[[ DATA FOR THIS EXERCISE, beginning ]]

===== config.mk =====
export PLATFORM = sky130hd
export DESIGN_NAME = ecc_read_pipe
export DESIGN_NICKNAME = d
export VERILOG_FILES = /design/src/design/ecc_pkg.sv /design/src/design/ecc_81_codec.sv /design/src/design/ecc_read_pipe.sv
export VERILOG_INCLUDE_DIRS = /design/src /design/src/design
export SDC_FILE = /design/constraint.sdc
export NUM_CORES = 1
export LEC_CHECK = 0
export CAP_MARGIN = 5
export CORE_MARGIN = 10
export CORE_UTILIZATION = 60
export CTS_CLUSTER_SIZE = 10
export DETAILED_ROUTE_END_ITERATION = 16
export DONT_BUFFER_PORTS = 1
export PLACE_DENSITY_LB_ADDON = 0.3
export SYNTH_ARGS = -nofsm -noshare
export SYNTH_HDL_FRONTEND = slang
export SYNTH_SLANG_ARGS = --single-unit

===== constraint.sdc =====
create_clock -name clk -period 6.32 [get_ports clk]
set_input_delay 0 -clock clk [delete_from_list [all_inputs] [get_ports clk]]
set_output_delay 0 -clock clk [all_outputs]
set_load 0.05 [all_outputs]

[[ DATA FOR THIS EXERCISE, end ]]

Write the entries out again exactly.

===== config.mk =====
export PLATFORM = sky130hd
export DESIGN_NAME = ecc_read_pipe
export DESIGN_NICKNAME = d
export VERILOG_FILES = /design/src/design/ecc_pkg.sv /design/src/design/ecc_81_codec.sv /design/src/design/ecc_read_pipe.sv
export VERILOG_INCLUDE_DIRS = /design/src /design/src/design
export SDC_FILE = /design/constraint.sdc
export NUM_CORES = 1
export LEC_CHECK = 0
export CAP_MARGIN = 5
export CORE_MARGIN = 10
export CORE_UTILIZATION = 60
export CTS_CLUSTER_SIZE = 10
export DETAILED_ROUTE_END_ITERATION = 16
export DONT_BUFFER_PORTS = 1
export PLACE_DENSITY_LB_ADDON = 0.3
export SYNTH_ARGS = -nofsm -noshare
export SYNTH_HDL_FRONTEND = slang
export SYNTH_SLANG_ARGS = --single-unit

===== constraint.sdc =====
create_clock -name clk -period 6.32 [get_ports clk]
set_input_delay 0 -clock clk [delete_from_list [all_inputs] [get_ports clk]]
set_output_delay 0 -clock clk [all_outputs]
set_load 0.05 [all_outputs]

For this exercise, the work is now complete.